----- Records for the task

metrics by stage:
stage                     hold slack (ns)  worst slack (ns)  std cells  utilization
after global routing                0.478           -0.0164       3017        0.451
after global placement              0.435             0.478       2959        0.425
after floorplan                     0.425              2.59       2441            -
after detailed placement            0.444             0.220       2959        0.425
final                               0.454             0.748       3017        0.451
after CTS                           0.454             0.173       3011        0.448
Context: an optimization exercise on an open-source flow, tuned for small area. The choices shown serve that exercise and are no tape-out recipe.
Function was checked by simulation only, so behaviour that the tests miss may differ from the original.
No run shown here takes its clock network from TritonCTS; it comes from the design's own scripts or RTL.
No driver is modelled on the clock port, so clock power and skew are understated where the tree is cut down; a real chip needs a root buffer or a tree.
No activity file was given, so power comes from the tool's default toggle rates.

File: flow/area.abc
&get -n
&st
&dch -f
&nf -R 1000 -p -C 32 -F 8 -A 8
&put
File: flow/clktree.tcl
# Clock tree: replaces the tree that CTS built with CLK_NB buffers
# (CLK_BUF), each driving the clock pins of one cluster of registers
# (k-means on their placement), driven from the clock port through one
# root buffer (CLK_ROOT).
namespace eval ct {
  variable sinks {}
  variable bufs {}
  proc walk {net} {
    variable sinks
    variable bufs
    foreach it [$net getITerms] {
      if {[$it isOutputSignal]} continue
      set inst [$it getInst]
      set m [[$inst getMaster] getName]
      if {[string match "sky130_fd_sc_hd__clkbuf_*" $m]} {
        lappend bufs $inst
        foreach o [$inst getITerms] {
          if {[$o isOutputSignal] && [$o getNet] ne "NULL"} { walk [$o getNet] }
        }
      } else {
        lappend sinks $it
      }
    }
  }
  proc run {nb buf root} {
    variable sinks
    variable bufs
    set sinks {}
    set bufs {}
    set block [ord::get_db_block]
    set db [ord::get_db]
    set clknet [[$block findBTerm CLK] getNet]
    walk $clknet
    puts "clktree: [llength $sinks] sinks, [llength $bufs] CTS buffers removed"
    foreach it $sinks { $it disconnect }
    foreach inst $bufs {
      foreach o [$inst getITerms] {
        set n [$o getNet]
        if {$n eq "NULL"} continue
        $o disconnect
        if {[$o isOutputSignal]} { odb::dbNet_destroy $n }
      }
      odb::dbInst_destroy $inst
    }
    set pts {}
    foreach it $sinks {
      set bb [[$it getInst] getBBox]
      lappend pts [list [expr {([$bb xMin] + [$bb xMax]) / 2.0}] [expr {([$bb yMin] + [$bb yMax]) / 2.0}]]
    }
    set n [llength $pts]
    set cx 0.0; set cy 0.0
    foreach p $pts { set cx [expr {$cx + [lindex $p 0]}]; set cy [expr {$cy + [lindex $p 1]}] }
    set cx [expr {$cx / $n}]; set cy [expr {$cy / $n}]
    set cs {}
    for {set k 0} {$k < $nb} {incr k} {
      set a [expr {2 * 3.14159265 * ($k + 0.5) / $nb}]
      lappend cs [list [expr {$cx + 20000 * cos($a)}] [expr {$cy + 20000 * sin($a)}]]
    }
    for {set iter 0} {$iter < 100} {incr iter} {
      set asg {}
      foreach p $pts {
        set best 0; set bd 1e30
        for {set k 0} {$k < $nb} {incr k} {
          set c [lindex $cs $k]
          set d [expr {pow([lindex $p 0] - [lindex $c 0], 2) + pow([lindex $p 1] - [lindex $c 1], 2)}]
          if {$d < $bd} { set bd $d; set best $k }
        }
        lappend asg $best
      }
      set ncs {}
      for {set k 0} {$k < $nb} {incr k} {
        set sx 0.0; set sy 0.0; set m 0
        foreach p $pts a $asg {
          if {$a == $k} { set sx [expr {$sx + [lindex $p 0]}]; set sy [expr {$sy + [lindex $p 1]}]; incr m }
        }
        if {$m > 0} { lappend ncs [list [expr {$sx / $m}] [expr {$sy / $m}]] } else { lappend ncs [lindex $cs $k] }
      }
      set cs $ncs
    }
    set rinst [odb::dbInst_create $block [$db findMaster $root] "clkbuf_root"]
    set rnet [odb::dbNet_create $block "clknet_root"]
    $rnet setSigType CLOCK
    $rinst setLocation [expr {int($cx)}] [expr {int($cy)}]
    $rinst setPlacementStatus PLACED
    foreach it [$rinst getITerms] {
      if {[[$it getMTerm] getName] eq "A"} { $it connect $clknet }
      if {[[$it getMTerm] getName] eq "X"} { $it connect $rnet }
    }
    set master [$db findMaster $buf]
    for {set k 0} {$k < $nb} {incr k} {
      set inst [odb::dbInst_create $block $master "clkbuf_leaf_$k"]
      set net [odb::dbNet_create $block "clknet_leaf_$k"]
      $net setSigType CLOCK
      set c [lindex $cs $k]
      $inst setLocation [expr {int([lindex $c 0])}] [expr {int([lindex $c 1])}]
      $inst setPlacementStatus PLACED
      foreach it [$inst getITerms] {
        if {[[$it getMTerm] getName] eq "A"} { $it connect $rnet }
        if {[[$it getMTerm] getName] eq "X"} { $it connect $net }
      }
      set cnt 0
      foreach it $sinks a $asg { if {$a == $k} { $it connect $net; incr cnt } }
      puts "clktree: leaf $k drives $cnt clock pins"
    }
    global_connect
    detailed_placement
    check_placement -verbose
    estimate_parasitics -placement
  }
}
ct::run $::env(CLK_NB) $::env(CLK_BUF) $::env(CLK_ROOT)
File: config.mk
export PLATFORM = sky130hd
export DESIGN_NAME = FP_MUL
export DESIGN_NICKNAME = FP_MUL
export VERILOG_FILES = /design/flow/design.v
export SDC_FILE = /design/flow/constraint.sdc
export NUM_CORES = 8
export LEC_CHECK = 0
export CAP_MARGIN = 20
export CORE_MARGIN = 2
export CORE_UTILIZATION = 65
export SLEW_MARGIN = 20
File: flow/run.sh
#!/bin/bash
# Layout flow: the standard ORFS flow (standard.sh) with
#  - synthesis by flow/synth.tcl: the standard script, no ABC pass before
#    the full adders are extracted (-noabc), final ABC mapping by
#    flow/area.abc (area-oriented);
#  - clock tree: CTS (no dummy loads, clkbuf_8), then replaced by
#    flow/clktree.tcl with a root clkbuf_8 driving 7 clkbuf_16, each
#    driving one cluster of the registers' clock pins;
#  - ports buffered with buf_1;
# Each tool's output is in flow.log and in ORFS's own logs under orfs/logs.
set -euo pipefail
W=$PWD
export FLOW_ABC_SCRIPT=$W/flow/area.abc
export SYNTH_ARGS=-noabc
export CTS_ARGS="-sink_clustering_enable -repair_clock_nets -dont_use_dummy_load -buf_list sky130_fd_sc_hd__clkbuf_8"
export BUFFER_PORTS_ARGS="-buffer_cell sky130_fd_sc_hd__buf_1"
export POST_CTS_TCL=$W/flow/clktree.tcl
export CLK_NB=7 CLK_BUF=sky130_fd_sc_hd__clkbuf_16 CLK_ROOT=sky130_fd_sc_hd__clkbuf_8
sed -e "s|SYNTH_SCRIPT=[^ ]*|SYNTH_SCRIPT=$W/flow/synth.tcl|" standard.sh > flow_standard.sh
bash flow_standard.sh > flow.log 2>&1
File: design.v
`timescale 1ns/10ps
module FP_MUL(CLK, RESET, ENABLE, DATA_IN, DATA_OUT, READY);
input        CLK;
input        RESET;
input        ENABLE;
input  [7:0] DATA_IN;
output [7:0] DATA_OUT;
output       READY;
reg  [5:0]  cnt;
reg  [63:0] A_reg;
reg  [39:0] B_reg;
reg         bp;           
reg  [52:20] Xt;          
reg  [19:0] Xl;           
reg         p105;
reg  [2:0]  cb;           
reg         ec4;          
wire [52:0] X = {Xt, Xl};
genvar k, q;
always @(posedge CLK or posedge RESET)
	if (RESET)
		cnt <= 6'd0;
	else if (cnt == 6'd57)
		cnt <= 6'd0;
	else
		cnt <= cnt + 6'd1;
wire ld_a = (cnt >= 6'd1) && (cnt <= 6'd8);
wire ld_l = (cnt == 6'd15);       
wire ld_h = (cnt == 6'd16);       
wire rnd  = (cnt == 6'd37);
reg one, two, neg;
reg b1, b0, bm, dv;
always @* begin
	b1 = B_reg[3];
	b0 = B_reg[2];
	bm = B_reg[1];
	dv = (cnt >= 6'd9) && (cnt <= 6'd35);
	if (cnt == 6'd9) begin
		b1 = DATA_IN[1];
		b0 = DATA_IN[0];
		bm = 1'b0;
	end
	if (cnt == 6'd35) begin
		b1 = 1'b0;
		b0 = 1'b1;
	end
end
always @(posedge CLK) begin
	one <= dv & (b0 ^ bm);
	two <= dv & ((b1 & ~b0 & ~bm) | (~b1 & b0 & bm));
	neg <= dv & b1 & ~(b0 & bm);
end
wire [53:0] ma  = {1'b0, 1'b1, A_reg[51:0]};
wire [53:0] sel = ({54{one}} & ma) | ({54{two}} & {ma[52:0], 1'b0});
wire [54:0] pp  = {neg, sel ^ {54{neg}}};
localparam NC = 3;
localparam [8*NC-1:0] CUT = {8'd40, 8'd26, 8'd12};
wire [54:0] xs = {X[52], X[52], X[52:0]};
function is_cut_bit;    
	input integer k;
	integer q;
	begin
		is_cut_bit = 1'b0;
		for (q = 0; q < NC; q = q + 1)
			if (k == CUT[8*q +: 8] - 2 || k == CUT[8*q +: 8] - 1)
				is_cut_bit = 1'b1;
	end
endfunction
wire [NC:0] kx;
assign kx[0] = 1'b0;
generate
	for (q = 0; q < NC; q = q + 1) begin : g_la
		localparam integer P  = CUT[8*q +: 8] - 2;
		localparam integer HI = (q == NC - 1) ? 50 : CUT[8*(q+1) +: 8] - 3;
		assign kx[q+1] = (&X[HI:P+1]) & ((cb[q] & kx[q]) | ((cb[q] | kx[q]) & X[P]));
	end
endgenerate
wire p105n = X[51] ^ kx[NC];
wire        ex_a = ld_l | ld_h | rnd;
wire [10:0] eb   = {DATA_IN[6:0], DATA_IN[7:4]} & {11{ld_l | ld_h}};
wire [11:0] ec;
wire [10:0] es;
assign ec[0] = ld_l | p105n;
generate
	for (k = 0; k < 11; k = k + 1) begin : g_exp
		wire ci = (k == 4) ? (ld_h ? ec4 : ec[4]) : ec[k];
		assign es[k]   = A_reg[52+k] ^ eb[k] ^ ci;
		assign ec[k+1] = (A_reg[52+k] & eb[k]) | (A_reg[52+k] & ci) | (eb[k] & ci);
	end
endgenerate
always @(posedge CLK)
	ec4 <= ec[4];
always @(posedge CLK)
	if (ld_a)
		A_reg <= {DATA_IN, A_reg[63:8]};
	else if (ex_a) begin
		if (!ld_h)
			A_reg[55:52] <= es[3:0];
		if (!ld_l)
			A_reg[62:56] <= {es[10] ^ ld_h, es[9:4]};
		if (ld_h)
			A_reg[63] <= A_reg[63] ^ DATA_IN[7];
	end
wire cr  = B_reg[39] & B_reg[38] & (p105n | B_reg[37]);
wire cin = neg | (rnd & cr);
wire [55:0] c;
wire [54:0] s;
wire [NC-1:0] hc;
assign c[0] = cin;
generate
	for (k = 0; k < 55; k = k + 1) begin : g_add
		if (!is_cut_bit(k)) begin : g_fa
			assign s[k]   = xs[k] ^ pp[k] ^ c[k];
			assign c[k+1] = (xs[k] & pp[k]) | (xs[k] & c[k]) | (pp[k] & c[k]);
		end
	end
	for (q = 0; q < NC; q = q + 1) begin : g_cut
		localparam integer M = CUT[8*q +: 8];
		wire e0, k0, h0, e1, k1;
		assign e0 = xs[M-2] ^ pp[M-2] ^ cb[q];
		assign k0 = (xs[M-2] & pp[M-2]) | (xs[M-2] & cb[q]) | (pp[M-2] & cb[q]);
		assign s[M-2] = e0 ^ c[M-2];
		assign h0 = e0 & c[M-2];
		assign e1 = xs[M-1] ^ pp[M-1] ^ k0;
		assign k1 = (xs[M-1] & pp[M-1]) | (xs[M-1] & k0) | (pp[M-1] & k0);
		assign s[M-1] = e1 ^ h0;
		assign hc[q] = e1 & h0;
		assign c[M] = k1;
		assign c[M-1] = 1'b0;
	end
endgenerate
always @(posedge CLK)
	if (cnt == 6'd0)
		cb <= {NC{1'b0}};
	else
		cb <= hc;
always @(posedge CLK or posedge RESET)
	if (RESET)
		Xt <= 33'd0;
	else
		Xt <= s[54:22];
always @(posedge CLK)
	Xl <= s[21:2];
wire [41:0] bsh = {s[1:0], B_reg[39:0]};
generate
	for (k = 0; k < 40; k = k + 1) begin : g_b
		localparam integer KH = k / 6;
		localparam integer KL = (k % 6 <= 1 && k >= 6) ? KH - 1 : KH;
		wire ldh = (cnt == 9 + KH);
		wire ldl = (cnt == 9 + KL);
		always @(posedge CLK)
			if (ldh)
				B_reg[k] <= DATA_IN[k - 6 * KH];
			else if (ldl)
				B_reg[k] <= DATA_IN[k - 6 * KL];
			else
				B_reg[k] <= bsh[k + 2];
	end
endgenerate
always @(posedge CLK)
	bp <= B_reg[1];
always @(posedge CLK)
	if (rnd)
		p105 <= p105n;
wire [93:0] R  = {X, B_reg, bp};
wire [10:0] E  = A_reg[62:52];
wire        sg = A_reg[63];
wire [7:0] bs;
generate
	for (k = 0; k < 8; k = k + 1) begin : g_bs
		assign bs[k] = (cnt[2:0] == ((k + 1) % 8));
	end
endgenerate
wire [8:0] w = ({9{bs[1]}} & R[61 +: 9]) | ({9{bs[2]}} & R[51 +: 9])
             | ({9{bs[3]}} & R[41 +: 9]) | ({9{bs[4]}} & R[31 +: 9])
             | ({9{bs[5]}} & R[21 +: 9]) | ({9{bs[6]}} & R[11 +: 9])
             | ({9{bs[7]}} & R[1 +: 9]);
wire [7:0] fb = p105 ? w[8:1] : w[7:0];
wire [1:0] lo = p105 ? {R[3], R[2] ^ R[1]}
                     : {R[2] ^ (R[1] & R[0]), R[1] ^ R[0]};
wire [7:0] dout = ({8{bs[0]}} & {sg, E[10:4]})
                | ({8{bs[1]}} & {E[3:0], fb[3:0]})
                | ({8{bs[2] | bs[3] | bs[4] | bs[5] | bs[6]}} & fb)
                | ({8{bs[7]}} & {fb[7:2], lo});
assign READY    = (cnt[5:3] == 3'd6 && cnt[2:0] != 3'd0) || cnt == 6'd56;
assign DATA_OUT = dout;
endmodule
File: flow/synth.tcl
proc synth {args} { yosys synth -nofsm -noshare {*}$args }
proc abc {args} {
  set i [lsearch -exact $args -script]
  if {$i >= 0} { lset args [expr {$i + 1}] $::env(FLOW_ABC_SCRIPT) }
  yosys abc {*}$args
}
source $::env(SCRIPTS_DIR)/synth.tcl
# left out here: clear keep_hierarchy, flatten, clean up, hide names made inside functions, write 1_2_yosys.v
File: standard.sh
#!/bin/bash
# synth_recipe.tcl (not shown) runs the flow's synth.tcl, then flattens the netlist and writes it again
# the make line also repeats each setting of config.mk as NAME=value (left out here)
make -C /OpenROAD-flow-scripts/flow DESIGN_CONFIG=/design/flow/config.mk WORK_HOME=/design/flow/orfs CLKGATE_MAP_FILE= SYNTH_SCRIPT=/design/flow/synth_recipe.tcl "${@:-finish}"
File: constraint.sdc
create_clock -name core_clock -period 10.0 [get_ports {CLK}]
set_input_delay 2.0000 -clock core_clock [delete_from_list [all_inputs] [get_ports {CLK}]]
set_output_delay 2.0000 -clock core_clock [all_outputs]
set_load 0.01 [all_outputs]
==> run notes, run 1 <==
worst rel slew slack 0.430; total global-route track usage 0.272; gate count of the mapped netlist 609; r2r endpoint Xt[52]$_DFF_PP0_; number of flops mapped to enable cells by yosys between 60 and 70; Hold Fails Final Rpt 0; Vias per Instance approximately 6.4; first-pass GRT wire length around 30 mm; gp weighted congestion between 0.9 and 1; Tot Pwr between 1.5 and 2 mW; CTS clk-pin slew, worst paths between 0.1 and 0.15 ns; Pins Over Slew Limit 0; Post-Synth Adder-Cell Area 0.174; critical path type register to register; area growth from synthesis to layout 6.13%; Critical Path End Type register; clock latency (worst-skew pair) 0.45 ns; post-synthesis mux area share 0.0679; period utilisation layout 0.845; R2R setup slack around 1.6 ns; storage element area around 0.0043 mm^2; startpoint types register; DRT antenna net count 0; CP Launch Point one$_DFF_P_; Max IR drop VDD about 130 uV; number of buffers added on ports 18; DR vias roughly 5.2k; die width 118 um; antenna violations before repair 0; die area ~0.014 mm^2; Overflow after GRT 0; Main synth FF type dfxtp_1; Synth Register Bits 172; pin count of the biggest net entering global routing 68; final setup TNS 0 ns; # nets final 731; Setup crit end Xt[52]$_DFF_PP0_; Fillers ~920; # setup viols final 0; DP HPWL roughly 13 mm; drt pass-1 iters 8; Slew @ Worst Pin approximately 0.86 ns; Multi-input gate area 0.00408 mm^2; Req. time, crit path between 10 and 15 ns; asr flop ratio synth 0.227; Largest register FFs 64; PwrDens roughly 190 mW/mm^2; post-synthesis sequential area ratio 0.512; vias in the first global route about 5.5k; worst hold start B_reg[29]$_DFF_P_; FF-to-FF path depth 20; Worst EP arrival 8.77 ns; WL per Instance approximately 22 um; compound-cell area share of the yosys netlist 0.103; Starting Density 0.664; syn avg cell area ~14 um^2; outcome finished clean; Max FO, Critical Path 24; highest clock rate roughly 120 MHz; core box area 0.0126 mm^2; worst hold path cell count 1; Placed Cells roughly 800; Syn Std Cell Area about 0.0084 mm^2; die span in y about 120 um; Finished Layout Cells about 800; post-synth cell types between 40 and 50; Site Rows slightly above 40; Post-Synth Simple-Gate Area 0.0745; static leakage 3.26 nW; Post-Route WL roughly 18 mm; worst hold-check path type register to register; Yosys Warn Count 1; syn nets between 600 and 700; Worst Skew around 0.025 ns; largest family of logic cells by synthesized area adder cells; worst r2r src one$_DFF_P_; layout cells sized above 1 0.0266; TritonCTS Sinks approximately 170; Antenna diodes 0; RSZ-0062 raised after global routing false; xor and xnor fraction of the mapped netlist area 0.0669; setup ws final 1.55 ns; Place WS 1.56 ns; drt drc 0; Final min period ~8.4 ns; Max Cap Viol 0; Iter 0 DRT Violations 600; Ports 20
## worst min path at each step
stage                   endpoint  slack, ns
3_5_place_dp   B_reg[27]$_DFF_P_       0.42
6_report       B_reg[27]$_DFF_P_       0.44
3_3_place_gp   B_reg[17]$_DFF_P_       0.42
2_1_floorplan         bp$_DFF_P_       0.38
5_1_grt               bp$_DFF_P_       0.48
## critical path: stages, from the launching register on
cell     delay, ns
dfxtp_1       0.86
a22oi_1       0.23
xnor2_1       0.20
fa_1          0.41
fa_1          0.39
fa_1          0.40
fa_1          0.43
fa_1          0.43
fa_1          0.43
fa_1          0.42
fa_1          0.43
fa_1          0.42
fa_1          0.43
fa_1          0.43
fa_1          0.42
fa_1          0.42
fa_1          0.42
fa_1          0.43
fa_1          0.41
xnor2_1       0.14
xnor2_1       0.15
## kinds of logic (layout without fill, tap and decap cells)
logic type / after synthesis / after routing
simple gates: 118 / 118
compound gates: 119 / 119
xor+xnor: 64 / 64
mux: 52 / 52
buf+inv: 6 / 37
flops: 172 / 172
fa+ha+maj: 78 / 78
## where the power goes
part           total, mW  switching [mW]  internal, mW
Combinational      0.202          0.0935         0.108
Clock              0.338           0.204         0.134
Sequential          1.11           0.187         0.927
Total               1.65           0.484          1.17
## Yosys cell counts, drive strengths merged (6+ instances only)
cell type | number | area, um^2
a222oi | 12 | 120
mux2 | 39 | 439
and2 | 16 | 100
mux2i | 13 | 130
dfrtp | 39 | 976
nor2 | 19 | 71.3
clkinv | 6 | 22.5
a22oi | 66 | 495
and3 | 7 | 43.8
dfxtp | 68 | 1360
nand2 | 25 | 93.8
edfxtp | 65 | 1950
nor2b | 6 | 37.5
nand4 | 9 | 56.3
o21ai | 17 | 85.1
xnor2 | 61 | 534
nand3 | 14 | 70.1
a21oi | 11 | 55.1
fa | 64 | 1280
ha | 14 | 175
## stage by stage
step                area [um^2]  hold WS (ns)   util
finish                     8900         0.441  0.705
global route               8900         0.481  0.705
detailed placement         8710         0.420  0.690
global placement           8710         0.421  0.690
floorplan                  8380         0.383      -
## cell usage in the layout, fill, tap and decap left out, types with 2 or more instances in the layout
cell type | synthesis | final
ha_1 | 14 | 14
xor2_1 | 3 | 3
clkinv_1 | 6 | 6
fa_1 | 64 | 64
mux2i_1 | 13 | 13
o211ai_1 | 2 | 2
clkbuf_16 | 0 | 7
nor2b_1 | 6 | 5
nor2_1 | 19 | 19
a31oi_1 | 3 | 3
a222oi_1 | 12 | 12
nor4_1 | 3 | 3
mux2_1 | 39 | 39
a22oi_1 | 66 | 66
dfxtp_1 | 68 | 66
nand3_1 | 14 | 14
dfrtp_1 | 39 | 39
a221o_1 | 2 | 2
nand4_1 | 9 | 9
edfxtp_1 | 65 | 65
and2_0 | 16 | 16
o21ai_0 | 17 | 17
xnor2_1 | 61 | 61
and3_1 | 7 | 7
a21oi_1 | 11 | 11
nand2_1 | 25 | 25
and4_1 | 2 | 2
buf_4 | 0 | 5
dfxtp_2 | 0 | 2
nor3_1 | 5 | 5
buf_1 | 0 | 18
nand2b_1 | 5 | 5
## cell type report
class                   instances  area share
well taps                     172      0.0242
plain buffers                   8      0.0212
inverters                       6     0.00253
flip-flops and latches        172       0.482
repair buffers                 23      0.0118
multi-input cells             431       0.458
## metal layers
metal  vias to the layer above  part of all wire  track usage
li1                       2338                 -            -
met1                      2688              0.43        0.388
met2                       175              0.50        0.460
met3                        28             0.060       0.0315
met4                         0             0.019       0.0550
met5                         -                 0            0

----------

▸ Work request
Give again exactly, and only, the lines above starting at the one with "compound gates: 119 / 119" and ending at the one with "dfxtp | 68 | 1360".

▸ Result for this task
compound gates: 119 / 119
xor+xnor: 64 / 64
mux: 52 / 52
buf+inv: 6 / 37
flops: 172 / 172
fa+ha+maj: 78 / 78
## where the power goes
part           total, mW  switching [mW]  internal, mW
Combinational      0.202          0.0935         0.108
Clock              0.338           0.204         0.134
Sequential          1.11           0.187         0.927
Total               1.65           0.484          1.17
## Yosys cell counts, drive strengths merged (6+ instances only)
cell type | number | area, um^2
a222oi | 12 | 120
mux2 | 39 | 439
and2 | 16 | 100
mux2i | 13 | 130
dfrtp | 39 | 976
nor2 | 19 | 71.3
clkinv | 6 | 22.5
a22oi | 66 | 495
and3 | 7 | 43.8
dfxtp | 68 | 1360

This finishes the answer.